╭─ LISTED ENTRIES

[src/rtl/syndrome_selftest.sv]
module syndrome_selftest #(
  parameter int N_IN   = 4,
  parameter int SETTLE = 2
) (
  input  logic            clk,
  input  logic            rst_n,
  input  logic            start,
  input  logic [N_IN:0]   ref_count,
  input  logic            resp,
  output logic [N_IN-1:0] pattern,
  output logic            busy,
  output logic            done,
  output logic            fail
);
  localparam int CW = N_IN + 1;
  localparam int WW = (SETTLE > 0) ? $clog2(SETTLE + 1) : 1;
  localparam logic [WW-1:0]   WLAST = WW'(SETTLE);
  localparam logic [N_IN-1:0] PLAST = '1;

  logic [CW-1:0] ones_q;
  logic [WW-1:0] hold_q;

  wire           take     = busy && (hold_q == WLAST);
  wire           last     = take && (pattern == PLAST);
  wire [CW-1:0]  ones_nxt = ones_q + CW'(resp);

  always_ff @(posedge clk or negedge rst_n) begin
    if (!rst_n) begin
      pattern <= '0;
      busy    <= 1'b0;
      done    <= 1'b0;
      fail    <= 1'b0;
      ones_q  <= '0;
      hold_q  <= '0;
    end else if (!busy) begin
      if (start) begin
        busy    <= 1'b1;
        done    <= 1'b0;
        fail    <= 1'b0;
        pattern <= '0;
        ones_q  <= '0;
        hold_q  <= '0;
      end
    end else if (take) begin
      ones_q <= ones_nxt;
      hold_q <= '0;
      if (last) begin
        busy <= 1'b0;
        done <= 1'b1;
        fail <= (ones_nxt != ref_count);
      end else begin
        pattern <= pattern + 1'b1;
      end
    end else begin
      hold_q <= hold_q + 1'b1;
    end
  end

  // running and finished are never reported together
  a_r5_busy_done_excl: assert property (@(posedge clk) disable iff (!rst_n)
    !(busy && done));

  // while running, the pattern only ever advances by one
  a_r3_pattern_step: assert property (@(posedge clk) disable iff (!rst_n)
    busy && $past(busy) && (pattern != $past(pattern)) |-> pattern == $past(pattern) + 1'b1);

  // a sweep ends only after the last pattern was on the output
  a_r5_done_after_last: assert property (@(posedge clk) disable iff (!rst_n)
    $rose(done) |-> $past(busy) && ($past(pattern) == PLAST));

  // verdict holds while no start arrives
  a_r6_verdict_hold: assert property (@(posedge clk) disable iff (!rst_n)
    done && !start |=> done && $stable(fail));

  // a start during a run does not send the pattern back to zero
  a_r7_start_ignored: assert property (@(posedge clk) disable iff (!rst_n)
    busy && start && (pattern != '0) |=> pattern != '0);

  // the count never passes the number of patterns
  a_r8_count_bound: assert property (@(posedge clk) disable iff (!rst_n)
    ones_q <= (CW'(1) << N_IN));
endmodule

╰─
╭─ LISTED ENTRIES

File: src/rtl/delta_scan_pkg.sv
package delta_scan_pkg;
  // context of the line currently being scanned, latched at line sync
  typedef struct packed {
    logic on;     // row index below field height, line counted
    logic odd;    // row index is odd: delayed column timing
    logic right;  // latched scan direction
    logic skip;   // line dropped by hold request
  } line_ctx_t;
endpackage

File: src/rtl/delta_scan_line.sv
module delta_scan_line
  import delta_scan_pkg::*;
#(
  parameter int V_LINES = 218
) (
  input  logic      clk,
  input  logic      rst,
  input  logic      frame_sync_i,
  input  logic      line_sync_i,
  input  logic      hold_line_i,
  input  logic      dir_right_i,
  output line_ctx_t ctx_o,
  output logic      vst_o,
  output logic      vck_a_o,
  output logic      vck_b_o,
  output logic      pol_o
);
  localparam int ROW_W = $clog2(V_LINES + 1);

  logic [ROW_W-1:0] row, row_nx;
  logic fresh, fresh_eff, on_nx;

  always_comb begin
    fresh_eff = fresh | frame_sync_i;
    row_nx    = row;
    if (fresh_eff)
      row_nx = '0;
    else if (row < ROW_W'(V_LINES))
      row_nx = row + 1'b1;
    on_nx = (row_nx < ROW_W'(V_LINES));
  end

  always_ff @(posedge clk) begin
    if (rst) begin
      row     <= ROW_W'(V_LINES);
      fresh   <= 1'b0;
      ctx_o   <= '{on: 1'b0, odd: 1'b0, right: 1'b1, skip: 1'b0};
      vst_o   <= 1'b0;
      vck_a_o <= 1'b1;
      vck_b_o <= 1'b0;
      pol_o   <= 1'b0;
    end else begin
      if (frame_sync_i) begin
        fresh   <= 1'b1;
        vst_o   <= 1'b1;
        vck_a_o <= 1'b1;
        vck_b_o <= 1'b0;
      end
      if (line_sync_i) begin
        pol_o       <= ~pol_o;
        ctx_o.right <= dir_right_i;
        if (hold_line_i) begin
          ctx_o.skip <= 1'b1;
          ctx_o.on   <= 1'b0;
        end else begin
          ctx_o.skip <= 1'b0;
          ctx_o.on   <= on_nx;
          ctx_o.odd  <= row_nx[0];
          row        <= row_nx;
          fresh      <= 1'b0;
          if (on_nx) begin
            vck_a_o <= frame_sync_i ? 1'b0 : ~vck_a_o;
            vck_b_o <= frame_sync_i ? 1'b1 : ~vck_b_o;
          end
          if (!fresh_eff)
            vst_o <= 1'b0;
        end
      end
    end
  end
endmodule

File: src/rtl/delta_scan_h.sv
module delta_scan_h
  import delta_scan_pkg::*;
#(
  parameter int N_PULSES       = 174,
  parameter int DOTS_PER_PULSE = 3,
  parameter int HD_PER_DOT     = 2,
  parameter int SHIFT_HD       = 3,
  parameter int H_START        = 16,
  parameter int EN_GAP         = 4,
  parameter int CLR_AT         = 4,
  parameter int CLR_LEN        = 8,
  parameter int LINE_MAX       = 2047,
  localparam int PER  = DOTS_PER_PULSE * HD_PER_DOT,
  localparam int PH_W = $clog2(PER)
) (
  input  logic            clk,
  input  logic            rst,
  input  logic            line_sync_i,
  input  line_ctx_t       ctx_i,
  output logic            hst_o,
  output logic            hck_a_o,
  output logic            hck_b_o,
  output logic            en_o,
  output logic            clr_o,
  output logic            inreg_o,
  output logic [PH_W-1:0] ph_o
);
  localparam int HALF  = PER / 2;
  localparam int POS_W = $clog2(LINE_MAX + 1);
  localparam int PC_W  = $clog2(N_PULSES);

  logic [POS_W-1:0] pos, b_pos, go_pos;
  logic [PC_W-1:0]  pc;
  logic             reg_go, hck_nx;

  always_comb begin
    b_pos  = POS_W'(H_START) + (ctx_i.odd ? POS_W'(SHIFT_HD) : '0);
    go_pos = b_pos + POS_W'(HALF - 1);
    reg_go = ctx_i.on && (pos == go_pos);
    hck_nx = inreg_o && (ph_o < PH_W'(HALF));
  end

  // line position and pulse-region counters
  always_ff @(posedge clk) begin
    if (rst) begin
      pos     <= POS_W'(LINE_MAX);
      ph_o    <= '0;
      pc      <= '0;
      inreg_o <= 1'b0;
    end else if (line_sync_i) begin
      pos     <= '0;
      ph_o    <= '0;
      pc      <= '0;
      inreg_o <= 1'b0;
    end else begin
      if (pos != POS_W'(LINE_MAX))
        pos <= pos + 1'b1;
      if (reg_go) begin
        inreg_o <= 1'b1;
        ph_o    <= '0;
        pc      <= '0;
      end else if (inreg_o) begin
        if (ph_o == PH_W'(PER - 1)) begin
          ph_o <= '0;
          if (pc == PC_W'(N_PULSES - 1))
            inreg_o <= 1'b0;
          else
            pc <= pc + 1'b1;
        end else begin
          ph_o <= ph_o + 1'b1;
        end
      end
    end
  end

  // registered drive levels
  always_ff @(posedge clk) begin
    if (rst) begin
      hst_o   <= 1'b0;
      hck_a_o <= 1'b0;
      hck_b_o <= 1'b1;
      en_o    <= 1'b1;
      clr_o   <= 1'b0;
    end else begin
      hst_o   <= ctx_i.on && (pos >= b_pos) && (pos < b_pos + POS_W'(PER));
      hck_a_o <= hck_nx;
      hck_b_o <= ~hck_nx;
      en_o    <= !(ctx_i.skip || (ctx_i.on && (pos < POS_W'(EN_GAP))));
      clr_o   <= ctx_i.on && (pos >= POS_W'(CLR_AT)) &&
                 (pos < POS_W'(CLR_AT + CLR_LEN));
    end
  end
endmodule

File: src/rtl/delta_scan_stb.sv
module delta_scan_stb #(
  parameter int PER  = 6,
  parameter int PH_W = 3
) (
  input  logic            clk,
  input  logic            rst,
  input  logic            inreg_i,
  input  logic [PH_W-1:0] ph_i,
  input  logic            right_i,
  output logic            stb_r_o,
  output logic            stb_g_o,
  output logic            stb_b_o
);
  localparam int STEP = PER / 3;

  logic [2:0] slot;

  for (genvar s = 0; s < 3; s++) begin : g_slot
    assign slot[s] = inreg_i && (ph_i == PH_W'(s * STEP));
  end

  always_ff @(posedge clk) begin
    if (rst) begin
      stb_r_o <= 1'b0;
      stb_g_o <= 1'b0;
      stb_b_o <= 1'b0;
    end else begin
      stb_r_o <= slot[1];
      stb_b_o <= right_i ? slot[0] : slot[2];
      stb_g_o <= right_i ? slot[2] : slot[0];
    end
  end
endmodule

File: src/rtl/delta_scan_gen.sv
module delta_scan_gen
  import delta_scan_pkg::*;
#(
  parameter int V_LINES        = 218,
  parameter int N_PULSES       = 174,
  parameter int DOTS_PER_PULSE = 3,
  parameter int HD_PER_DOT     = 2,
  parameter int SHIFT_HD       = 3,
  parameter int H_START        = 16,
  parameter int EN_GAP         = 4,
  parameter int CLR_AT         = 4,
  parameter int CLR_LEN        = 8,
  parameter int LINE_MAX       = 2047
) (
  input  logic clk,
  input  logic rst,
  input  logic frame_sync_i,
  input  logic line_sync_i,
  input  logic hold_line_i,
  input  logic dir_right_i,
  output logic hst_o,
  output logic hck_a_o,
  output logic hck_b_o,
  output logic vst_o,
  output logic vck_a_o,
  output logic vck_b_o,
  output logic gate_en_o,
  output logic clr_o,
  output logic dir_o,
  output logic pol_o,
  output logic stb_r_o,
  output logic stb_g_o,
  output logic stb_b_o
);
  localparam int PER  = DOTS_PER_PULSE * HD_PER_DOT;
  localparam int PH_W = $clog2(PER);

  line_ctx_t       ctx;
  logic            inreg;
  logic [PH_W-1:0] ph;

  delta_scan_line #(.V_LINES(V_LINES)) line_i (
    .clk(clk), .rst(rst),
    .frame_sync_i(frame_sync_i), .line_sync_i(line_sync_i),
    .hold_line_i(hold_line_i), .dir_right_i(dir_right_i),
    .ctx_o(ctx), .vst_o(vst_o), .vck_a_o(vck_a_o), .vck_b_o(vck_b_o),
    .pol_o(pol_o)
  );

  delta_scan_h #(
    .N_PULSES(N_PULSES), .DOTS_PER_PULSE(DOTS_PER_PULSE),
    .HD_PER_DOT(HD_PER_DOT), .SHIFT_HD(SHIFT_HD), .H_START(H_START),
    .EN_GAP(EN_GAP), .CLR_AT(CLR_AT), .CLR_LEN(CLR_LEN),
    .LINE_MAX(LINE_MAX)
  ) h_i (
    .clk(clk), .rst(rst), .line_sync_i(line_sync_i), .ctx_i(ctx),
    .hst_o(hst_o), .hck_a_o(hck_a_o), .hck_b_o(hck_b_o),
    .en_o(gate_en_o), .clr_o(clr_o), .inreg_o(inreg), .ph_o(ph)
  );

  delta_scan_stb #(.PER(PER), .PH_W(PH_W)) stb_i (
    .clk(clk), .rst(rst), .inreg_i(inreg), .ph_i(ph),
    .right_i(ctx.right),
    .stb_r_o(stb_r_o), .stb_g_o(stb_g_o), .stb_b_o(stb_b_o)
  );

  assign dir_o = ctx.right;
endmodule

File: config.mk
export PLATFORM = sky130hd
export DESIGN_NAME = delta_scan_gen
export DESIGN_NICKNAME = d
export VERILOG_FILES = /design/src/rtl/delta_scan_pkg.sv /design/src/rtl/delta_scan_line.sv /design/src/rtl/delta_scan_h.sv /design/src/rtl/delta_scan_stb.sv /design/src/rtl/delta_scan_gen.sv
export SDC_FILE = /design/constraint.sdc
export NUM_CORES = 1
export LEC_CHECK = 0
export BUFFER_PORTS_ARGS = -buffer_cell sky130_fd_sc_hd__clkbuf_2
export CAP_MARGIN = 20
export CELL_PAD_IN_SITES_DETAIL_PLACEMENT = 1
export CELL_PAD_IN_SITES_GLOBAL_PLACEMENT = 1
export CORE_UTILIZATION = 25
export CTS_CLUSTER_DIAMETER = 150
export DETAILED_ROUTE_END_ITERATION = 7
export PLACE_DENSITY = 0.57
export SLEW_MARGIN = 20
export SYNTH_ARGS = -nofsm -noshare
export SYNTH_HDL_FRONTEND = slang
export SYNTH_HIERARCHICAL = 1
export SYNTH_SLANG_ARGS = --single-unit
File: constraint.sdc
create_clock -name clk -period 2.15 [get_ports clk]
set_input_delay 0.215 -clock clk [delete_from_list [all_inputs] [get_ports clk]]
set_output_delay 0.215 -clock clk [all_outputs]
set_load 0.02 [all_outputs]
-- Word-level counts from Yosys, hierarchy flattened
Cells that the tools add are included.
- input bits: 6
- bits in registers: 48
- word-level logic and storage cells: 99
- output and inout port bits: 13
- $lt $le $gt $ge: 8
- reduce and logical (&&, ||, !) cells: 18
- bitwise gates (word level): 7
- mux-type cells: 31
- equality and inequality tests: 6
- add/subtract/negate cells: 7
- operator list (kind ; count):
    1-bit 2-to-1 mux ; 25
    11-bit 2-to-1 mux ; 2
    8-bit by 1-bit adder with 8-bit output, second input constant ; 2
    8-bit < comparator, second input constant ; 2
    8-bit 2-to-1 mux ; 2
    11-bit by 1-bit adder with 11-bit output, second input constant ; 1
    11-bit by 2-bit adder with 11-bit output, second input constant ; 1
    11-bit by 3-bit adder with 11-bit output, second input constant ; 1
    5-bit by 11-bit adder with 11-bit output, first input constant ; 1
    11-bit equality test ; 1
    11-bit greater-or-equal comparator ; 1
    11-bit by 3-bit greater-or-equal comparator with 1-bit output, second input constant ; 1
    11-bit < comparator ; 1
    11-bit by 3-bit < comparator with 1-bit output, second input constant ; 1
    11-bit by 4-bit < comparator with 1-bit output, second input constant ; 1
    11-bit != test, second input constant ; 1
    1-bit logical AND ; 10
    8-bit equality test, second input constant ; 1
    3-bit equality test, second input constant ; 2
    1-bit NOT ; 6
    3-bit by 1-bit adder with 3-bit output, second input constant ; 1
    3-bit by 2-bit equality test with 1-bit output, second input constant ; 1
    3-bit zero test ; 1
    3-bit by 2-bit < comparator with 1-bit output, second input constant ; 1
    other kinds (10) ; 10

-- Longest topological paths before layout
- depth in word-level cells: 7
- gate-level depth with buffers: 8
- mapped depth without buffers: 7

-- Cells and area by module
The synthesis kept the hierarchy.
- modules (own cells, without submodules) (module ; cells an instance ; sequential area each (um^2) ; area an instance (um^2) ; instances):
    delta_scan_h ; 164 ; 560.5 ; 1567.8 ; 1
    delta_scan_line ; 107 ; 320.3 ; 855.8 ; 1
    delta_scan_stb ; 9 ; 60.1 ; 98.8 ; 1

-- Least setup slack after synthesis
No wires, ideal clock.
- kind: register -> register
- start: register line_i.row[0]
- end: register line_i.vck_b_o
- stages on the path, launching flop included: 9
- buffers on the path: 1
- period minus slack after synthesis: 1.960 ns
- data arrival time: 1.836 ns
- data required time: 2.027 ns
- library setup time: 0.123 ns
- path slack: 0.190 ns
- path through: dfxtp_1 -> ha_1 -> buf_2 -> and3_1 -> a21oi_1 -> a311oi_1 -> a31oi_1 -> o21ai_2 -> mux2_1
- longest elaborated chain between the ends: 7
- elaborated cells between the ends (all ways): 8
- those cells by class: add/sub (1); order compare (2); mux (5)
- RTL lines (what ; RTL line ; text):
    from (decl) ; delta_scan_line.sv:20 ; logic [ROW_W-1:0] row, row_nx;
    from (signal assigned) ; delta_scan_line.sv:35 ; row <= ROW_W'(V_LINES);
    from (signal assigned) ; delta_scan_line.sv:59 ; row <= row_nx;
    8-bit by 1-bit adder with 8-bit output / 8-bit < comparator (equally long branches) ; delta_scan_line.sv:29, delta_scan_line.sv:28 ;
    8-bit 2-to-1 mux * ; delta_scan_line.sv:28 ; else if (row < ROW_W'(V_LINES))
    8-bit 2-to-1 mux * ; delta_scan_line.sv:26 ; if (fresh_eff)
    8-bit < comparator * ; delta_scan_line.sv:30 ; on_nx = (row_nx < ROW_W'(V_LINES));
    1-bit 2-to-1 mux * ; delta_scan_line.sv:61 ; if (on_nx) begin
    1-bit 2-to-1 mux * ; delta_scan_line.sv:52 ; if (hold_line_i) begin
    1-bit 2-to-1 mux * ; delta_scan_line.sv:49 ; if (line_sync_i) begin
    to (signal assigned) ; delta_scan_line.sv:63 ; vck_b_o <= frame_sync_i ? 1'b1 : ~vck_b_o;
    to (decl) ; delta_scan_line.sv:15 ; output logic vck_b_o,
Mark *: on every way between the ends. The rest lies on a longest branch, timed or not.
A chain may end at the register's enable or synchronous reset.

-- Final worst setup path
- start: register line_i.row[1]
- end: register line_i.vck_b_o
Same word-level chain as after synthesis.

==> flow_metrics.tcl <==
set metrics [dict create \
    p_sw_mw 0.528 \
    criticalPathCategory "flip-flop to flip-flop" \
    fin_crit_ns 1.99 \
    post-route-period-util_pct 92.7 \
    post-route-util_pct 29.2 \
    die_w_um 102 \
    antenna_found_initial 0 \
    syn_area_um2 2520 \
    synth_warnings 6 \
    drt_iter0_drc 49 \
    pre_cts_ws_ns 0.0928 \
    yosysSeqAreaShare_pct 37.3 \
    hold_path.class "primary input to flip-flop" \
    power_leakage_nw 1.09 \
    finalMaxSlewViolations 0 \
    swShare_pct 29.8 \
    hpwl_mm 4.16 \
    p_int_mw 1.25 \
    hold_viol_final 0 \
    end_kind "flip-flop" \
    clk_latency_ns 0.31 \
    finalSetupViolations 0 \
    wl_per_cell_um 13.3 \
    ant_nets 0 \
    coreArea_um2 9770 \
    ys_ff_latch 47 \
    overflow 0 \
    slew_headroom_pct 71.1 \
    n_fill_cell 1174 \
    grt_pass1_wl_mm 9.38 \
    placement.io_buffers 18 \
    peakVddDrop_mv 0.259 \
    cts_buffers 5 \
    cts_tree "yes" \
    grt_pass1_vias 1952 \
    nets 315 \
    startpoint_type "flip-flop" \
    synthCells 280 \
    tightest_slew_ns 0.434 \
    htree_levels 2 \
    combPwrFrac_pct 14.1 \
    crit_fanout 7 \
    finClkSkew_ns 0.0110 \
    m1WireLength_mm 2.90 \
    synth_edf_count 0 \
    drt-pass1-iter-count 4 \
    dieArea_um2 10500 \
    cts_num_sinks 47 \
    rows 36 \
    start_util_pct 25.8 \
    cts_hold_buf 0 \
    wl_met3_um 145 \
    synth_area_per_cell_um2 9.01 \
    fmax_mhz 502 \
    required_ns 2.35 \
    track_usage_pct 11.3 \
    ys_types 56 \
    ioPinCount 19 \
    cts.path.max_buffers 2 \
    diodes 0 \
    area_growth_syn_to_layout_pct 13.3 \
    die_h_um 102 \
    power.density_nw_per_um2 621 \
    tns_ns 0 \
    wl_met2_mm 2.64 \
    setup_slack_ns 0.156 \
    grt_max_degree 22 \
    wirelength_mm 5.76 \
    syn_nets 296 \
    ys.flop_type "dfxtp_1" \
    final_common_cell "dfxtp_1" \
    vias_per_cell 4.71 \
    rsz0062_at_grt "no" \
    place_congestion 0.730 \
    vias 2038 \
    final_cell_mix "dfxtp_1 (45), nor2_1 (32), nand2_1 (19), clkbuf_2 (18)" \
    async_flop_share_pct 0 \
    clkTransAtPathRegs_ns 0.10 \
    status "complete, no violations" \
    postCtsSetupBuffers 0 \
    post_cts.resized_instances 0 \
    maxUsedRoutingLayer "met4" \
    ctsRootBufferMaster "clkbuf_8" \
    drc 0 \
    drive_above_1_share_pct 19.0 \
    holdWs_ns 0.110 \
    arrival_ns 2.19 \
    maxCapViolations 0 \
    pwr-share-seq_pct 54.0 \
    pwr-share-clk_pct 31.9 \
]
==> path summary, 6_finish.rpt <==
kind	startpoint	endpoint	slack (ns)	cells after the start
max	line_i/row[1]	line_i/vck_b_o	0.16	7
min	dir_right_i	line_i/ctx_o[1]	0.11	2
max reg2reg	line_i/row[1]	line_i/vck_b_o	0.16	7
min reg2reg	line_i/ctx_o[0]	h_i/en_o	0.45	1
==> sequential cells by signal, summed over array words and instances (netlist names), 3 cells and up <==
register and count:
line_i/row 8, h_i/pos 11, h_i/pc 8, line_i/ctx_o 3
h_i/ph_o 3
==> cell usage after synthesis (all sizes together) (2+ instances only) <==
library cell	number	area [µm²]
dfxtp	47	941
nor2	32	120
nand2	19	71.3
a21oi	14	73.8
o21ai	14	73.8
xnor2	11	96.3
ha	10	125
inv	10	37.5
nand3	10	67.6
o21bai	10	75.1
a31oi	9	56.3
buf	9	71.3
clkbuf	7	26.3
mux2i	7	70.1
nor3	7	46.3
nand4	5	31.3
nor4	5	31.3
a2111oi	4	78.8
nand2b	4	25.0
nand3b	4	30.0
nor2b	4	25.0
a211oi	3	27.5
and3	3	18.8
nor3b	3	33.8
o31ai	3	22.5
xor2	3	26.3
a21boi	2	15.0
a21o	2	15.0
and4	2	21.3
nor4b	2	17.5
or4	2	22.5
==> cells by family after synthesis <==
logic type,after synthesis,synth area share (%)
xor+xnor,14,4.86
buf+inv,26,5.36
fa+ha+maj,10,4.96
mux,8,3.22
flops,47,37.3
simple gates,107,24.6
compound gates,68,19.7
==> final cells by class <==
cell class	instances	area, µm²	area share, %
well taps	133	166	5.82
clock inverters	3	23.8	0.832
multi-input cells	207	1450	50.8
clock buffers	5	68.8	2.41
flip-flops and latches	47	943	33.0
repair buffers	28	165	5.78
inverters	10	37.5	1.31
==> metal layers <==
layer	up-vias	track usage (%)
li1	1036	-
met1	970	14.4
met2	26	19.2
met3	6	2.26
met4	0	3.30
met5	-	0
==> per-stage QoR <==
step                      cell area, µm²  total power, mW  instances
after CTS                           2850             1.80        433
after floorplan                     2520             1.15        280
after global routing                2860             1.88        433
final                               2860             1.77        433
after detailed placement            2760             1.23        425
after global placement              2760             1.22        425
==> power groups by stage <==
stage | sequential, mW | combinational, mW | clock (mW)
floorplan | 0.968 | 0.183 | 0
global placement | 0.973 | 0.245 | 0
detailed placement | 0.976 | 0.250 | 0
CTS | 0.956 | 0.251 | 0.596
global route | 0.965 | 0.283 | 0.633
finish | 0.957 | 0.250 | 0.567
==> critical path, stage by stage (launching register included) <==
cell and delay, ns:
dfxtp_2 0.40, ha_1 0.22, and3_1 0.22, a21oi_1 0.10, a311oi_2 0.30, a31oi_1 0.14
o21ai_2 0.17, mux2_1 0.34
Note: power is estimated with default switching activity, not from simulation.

╰─

• WHAT YOU SHOULD DO: Search the records for the string "comparator", and copy every line that holds it.

• OUTPUT FOR THIS EXERCISE:
    8-bit < comparator, second input constant ; 2
    11-bit greater-or-equal comparator ; 1
    11-bit by 3-bit greater-or-equal comparator with 1-bit output, second input constant ; 1
    11-bit < comparator ; 1
    11-bit by 3-bit < comparator with 1-bit output, second input constant ; 1
    11-bit by 4-bit < comparator with 1-bit output, second input constant ; 1
    3-bit by 2-bit < comparator with 1-bit output, second input constant ; 1
    8-bit by 1-bit adder with 8-bit output / 8-bit < comparator (equally long branches) ; delta_scan_line.sv:29, delta_scan_line.sv:28 ;
    8-bit < comparator * ; delta_scan_line.sv:30 ; on_nx = (row_nx < ROW_W'(V_LINES));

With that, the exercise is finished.